She went on to acknowledge the historical significance of the moment, highlighting that she is only the second Black actress to receive an honorary Academy Award after the late Cicely Tyson.

“I hope that she is smiling from the heavens that I’m able to join her in that circle of recognition,” Bassett said.

She also paid tribute to Hattie McDaniel, the first Black actress to win an Academy Award in 1940 for Gone With the Wind, and emphasized the importance of recognizing and embracing the full humanity of stories, and perspectives of individuals.

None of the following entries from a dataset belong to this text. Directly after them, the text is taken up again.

From an optimization exercise on the open Yosys and OpenROAD flow, aimed at small area; shortcuts taken in it are not production practice. In this exercise RTL edits were held to simulation tests only and were not proved equivalent to the original. Power and IR drop assume default switching activity.

$ cat flow/config.mk
export PLATFORM = sky130hd
export DESIGN_NAME = regfile_mp
export DESIGN_NICKNAME = regfile_mp
export VERILOG_FILES = /design/flow/design.v
export SDC_FILE = /design/flow/constraint.sdc
export NUM_CORES = 4
export LEC_CHECK = 0
export CAP_MARGIN = 20
export CELL_PAD_IN_SITES_DETAIL_PLACEMENT = 1
export CELL_PAD_IN_SITES_GLOBAL_PLACEMENT = 1
export CORE_MARGIN = 2
export CORE_UTILIZATION = 50
export PLACE_DENSITY = 0.7
export SLEW_MARGIN = 20
export SYNTH_HIERARCHICAL = 1
$ cat flow/constraint.sdc
create_clock -name core_clock -period 8.5 [get_ports {clk}]
set_input_delay 1.7000 -clock core_clock [delete_from_list [all_inputs] [get_ports {clk}]]
set_output_delay 1.7000 -clock core_clock [all_outputs]
set_load 0.01 [all_outputs]
$ cat flow/design.v
module regfile_mp #(
    parameter int DATA_W   = 32,
    parameter int ADDR_W   = 5,
    parameter int NUM_RD   = 2,
    parameter int BYPASS   = 1,
    parameter int ZERO_REG = 1
) (
    input  logic                     clk,
    input  logic                     rst_n,
    input  logic [NUM_RD*ADDR_W-1:0] rd_addr,
    output logic [NUM_RD*DATA_W-1:0] rd_data,
    output logic [NUM_RD-1:0]        rd_busy,
    input  logic                     we0,
    input  logic [ADDR_W-1:0]        wa0,
    input  logic [DATA_W-1:0]        wd0,
    input  logic                     we1,
    input  logic [ADDR_W-1:0]        wa1,
    input  logic [DATA_W-1:0]        wd1,
    input  logic                     rsv_en,
    input  logic [ADDR_W-1:0]        rsv_addr,
    output logic [ADDR_W:0]          busy_cnt
);
    localparam int DEPTH = 1 << ADDR_W;
    localparam int CNT_W = ADDR_W + 1;
    localparam int LO    = (ZERO_REG != 0) ? 1 : 0;
    localparam int NR    = DEPTH - LO;           
    logic [DEPTH-1:0][DATA_W-1:0] rq;            
    logic [DEPTH-1:0][DATA_W-1:0] rd;            
    logic [DEPTH-1:0]  vld;
    logic [DEPTH-1:0]  vld_next;
    logic [DEPTH-1:0]  busy;
    logic [DEPTH-1:0]  busy_wr;                  
    logic [DEPTH-1:0]  busy_next;
    logic [DEPTH-1:0]  wr0;
    logic [DEPTH-1:0]  wr1;
    logic [DEPTH-1:0]  sel0;
    logic [DEPTH-1:0]  wr;
    logic [DATA_W-1:0] wd1_n;
    assign wd1_n = ~wd1;
    always_comb begin
        for (int i = 0; i < DEPTH; i++) begin
            wr0[i]  = we0 && (wa0 == ADDR_W'(i));
            wr1[i]  = we1 && (wa1 == ADDR_W'(i));
            wr[i]   = wr0[i] || wr1[i];
            sel0[i] = wr0[i] && !wr1[i];
        end
    end
    for (genvar i = 0; i < DEPTH; i++) begin : g_row
        if (i < LO) begin : g_zero
            assign rq[i]       = '0;
            assign rd[i]       = '0;
            assign vld[i]      = 1'b0;
            assign vld_next[i] = 1'b0;
        end else begin : g_store
            logic [DATA_W-1:0] q;
            logic [DATA_W-1:0] d;
            logic [DATA_W-1:0] y;
            logic              v;
            regfile_mp_oai22 #(.W(DATA_W)) u_w0 (
                .a1(wr[i]), .a2(q), .b1(!sel0[i]), .b2(wd0), .y(y)
            );
            regfile_mp_aoi21 #(.W(DATA_W)) u_w1 (
                .a1(wr1[i]), .a2(wd1_n), .b(y), .y(d)
            );
            always_ff @(posedge clk) q <= d;
            always_ff @(posedge clk or negedge rst_n) begin
                if (!rst_n) v <= 1'b0;
                else        v <= vld_next[i];
            end
            assign vld_next[i] = v || wr[i];
            assign rq[i]       = q;
            assign rd[i]       = d;
            assign vld[i]      = v;
        end
    end
    always_comb begin
        for (int i = 0; i < DEPTH; i++) begin
            busy_wr[i]   = busy[i] && !wr[i];
            busy_next[i] = (i >= LO) && (busy_wr[i] || (rsv_en && (rsv_addr == ADDR_W'(i))));
        end
    end
    always_ff @(posedge clk or negedge rst_n) begin
        if (!rst_n) busy <= '0;
        else        busy <= busy_next;
    end
    localparam int PC_W = (NR < 2)    ? 1 : (NR < 4)    ? 2 : (NR < 8)    ? 3 :
                          (NR < 16)   ? 4 : (NR < 32)   ? 5 : (NR < 64)   ? 6 :
                          (NR < 128)  ? 7 : (NR < 256)  ? 8 : (NR < 512)  ? 9 :
                          (NR < 1024) ? 10 : 11;
    localparam int PC_N = (1 << PC_W) - 1;               
    logic [PC_N-1:0] pc_in;
    logic [PC_W-1:0] pc_out;
    assign pc_in = PC_N'(busy[DEPTH-1:LO]);
    regfile_mp_popcnt #(.N(PC_N), .W(PC_W)) u_pc (.a(pc_in), .y(pc_out));
    assign busy_cnt = CNT_W'(pc_out);
    for (genvar k = 0; k < NUM_RD; k++) begin : g_rd
        logic [ADDR_W-1:0] ra;
        logic [DEPTH-1:0]  hit;
        logic [DEPTH-1:0]  rsel;
        logic [DATA_W-1:0] data;
        logic              bsy;
        assign ra = rd_addr[k*ADDR_W +: ADDR_W];
        always_comb begin
            bsy = 1'b0;
            for (int i = 0; i < DEPTH; i++) begin
                hit[i] = rst_n && (ra == ADDR_W'(i));
                if (BYPASS != 0) begin
                    rsel[i] = hit[i] && vld_next[i];
                    bsy     = bsy | (hit[i] && busy_wr[i]);
                end else begin
                    rsel[i] = hit[i] && vld[i];
                    bsy     = bsy | (hit[i] && busy[i]);
                end
            end
        end
        if (BYPASS != 0) begin : g_byp
            regfile_mp_ormux #(.N(NR), .W(DATA_W)) u_mux (
                .sel(rsel[DEPTH-1:LO]), .din(rd[DEPTH-1:LO]), .dout(data)
            );
        end else begin : g_nobyp
            regfile_mp_ormux #(.N(NR), .W(DATA_W)) u_mux (
                .sel(rsel[DEPTH-1:LO]), .din(rq[DEPTH-1:LO]), .dout(data)
            );
        end
        assign rd_data[k*DATA_W +: DATA_W] = data;
        assign rd_busy[k]                  = bsy;
    end
endmodule
module regfile_mp_oai22 #(
    parameter int W = 32
) (
    input  logic         a1,
    input  logic [W-1:0] a2,
    input  logic         b1,
    input  logic [W-1:0] b2,
    output logic [W-1:0] y
);
    assign y = ~(({W{a1}} | a2) & ({W{b1}} | b2));
endmodule
module regfile_mp_aoi21 #(
    parameter int W = 32
) (
    input  logic         a1,
    input  logic [W-1:0] a2,
    input  logic [W-1:0] b,
    output logic [W-1:0] y
);
    assign y = ~(({W{a1}} & a2) | b);
endmodule
module regfile_mp_ormux #(
    parameter int N = 31,
    parameter int W = 32
) (
    input  logic [N-1:0]   sel,
    input  logic [N*W-1:0] din,
    output logic [W-1:0]   dout
);
    localparam int G3 = N / 3;              
    localparam int R  = N % 3;              
    localparam int G  = G3 + (R != 0);      
    localparam int H  = (G + 3) / 4;        
    logic [G*W-1:0]   yn;                   
    logic [H*W-1:0]   p;                    
    for (genvar g = 0; g < G3; g++) begin : g_aoi
        regfile_mp_aoi222 #(.W(W)) u_aoi (
            .a1(sel[3*g]),   .a2(din[(3*g)*W +: W]),
            .b1(sel[3*g+1]), .b2(din[(3*g+1)*W +: W]),
            .c1(sel[3*g+2]), .c2(din[(3*g+2)*W +: W]),
            .y(yn[g*W +: W])
        );
    end
    if (R == 1) begin : g_r1
        regfile_mp_nand2s #(.W(W)) u_last (
            .a1(sel[3*G3]), .a2(din[(3*G3)*W +: W]), .y(yn[G3*W +: W])
        );
    end else if (R == 2) begin : g_r2
        regfile_mp_aoi22 #(.W(W)) u_last (
            .a1(sel[3*G3]),   .a2(din[(3*G3)*W +: W]),
            .b1(sel[3*G3+1]), .b2(din[(3*G3+1)*W +: W]),
            .y(yn[G3*W +: W])
        );
    end
    for (genvar h = 0; h < H; h++) begin : g_nand
        localparam int M = ((G - 4*h) < 4) ? (G - 4*h) : 4;
        regfile_mp_nand #(.M(M), .W(W)) u_nand (
            .a(yn[4*h*W +: M*W]), .y(p[h*W +: W])
        );
    end
    regfile_mp_or #(.M(H), .W(W)) u_or (.a(p), .y(dout));
endmodule
module regfile_mp_nand2s #(
    parameter int W = 32
) (
    input  logic         a1,
    input  logic [W-1:0] a2,
    output logic [W-1:0] y
);
    assign y = ~({W{a1}} & a2);
endmodule
module regfile_mp_aoi22 #(
    parameter int W = 32
) (
    input  logic         a1,
    input  logic [W-1:0] a2,
    input  logic         b1,
    input  logic [W-1:0] b2,
    output logic [W-1:0] y
);
    assign y = ~(({W{a1}} & a2) | ({W{b1}} & b2));
endmodule
module regfile_mp_aoi222 #(
    parameter int W = 32
) (
    input  logic         a1,
    input  logic [W-1:0] a2,
    input  logic         b1,
    input  logic [W-1:0] b2,
    input  logic         c1,
    input  logic [W-1:0] c2,
    output logic [W-1:0] y
);
    assign y = ~(({W{a1}} & a2) | ({W{b1}} & b2) | ({W{c1}} & c2));
endmodule
module regfile_mp_nand #(
    parameter int M = 4,
    parameter int W = 32
) (
    input  logic [M*W-1:0] a,
    output logic [W-1:0]   y
);
    always_comb begin
        y = '1;
        for (int i = 0; i < M; i++) y = y & a[i*W +: W];
        y = ~y;
    end
endmodule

“This honor isn’t just for or about me,” Bassett said. “What I hope this moment means is that we are taking the necessary steps toward a future in which it is the norm, not the exception, to see and embrace one another’s full humanity, stories and perspectives. This must be our goal, and to always remember that there is room for us all. When we stand together, we win together.”

She continued her speech by reminding Black actresses that their voices in the industry matter.

“To my fellow Black actresses, fill your hearts with courage and strength, because regardless of what you may think or see or feel, your contributions do matter,” Bassett said. “Take comfort knowing that your performances have given hope, offered a different perspective and, for others, just pure joy in a time of need.”

“Never allow fear, frustration or disappointment to get in the way of blessings that are divinely and deservedly yours. Remember who you are and who our ancestors intended you to be — us to be,” she continued.

“I proudly share this honor with women who stand up when they are told to stand back, who speak up when they are silenced, who remain determined when they’re told they’re defeated,” Bassett added. “These women represent those that I’ve had the honor to portray, as well as the everyday women who surround us and inspire us to keep striving.”

Closing with optimism, Bassett shared, “The best is yet to come,” signaling her continued commitment to the industry at 65 years old.

The other honorees included Michelle Satter, the founding director of the Sundance Institute, as she accepted the Jean Hersholt Humanitarian Award; legendary actor and comedian Mel Brooks; and film editor Carol Littleton.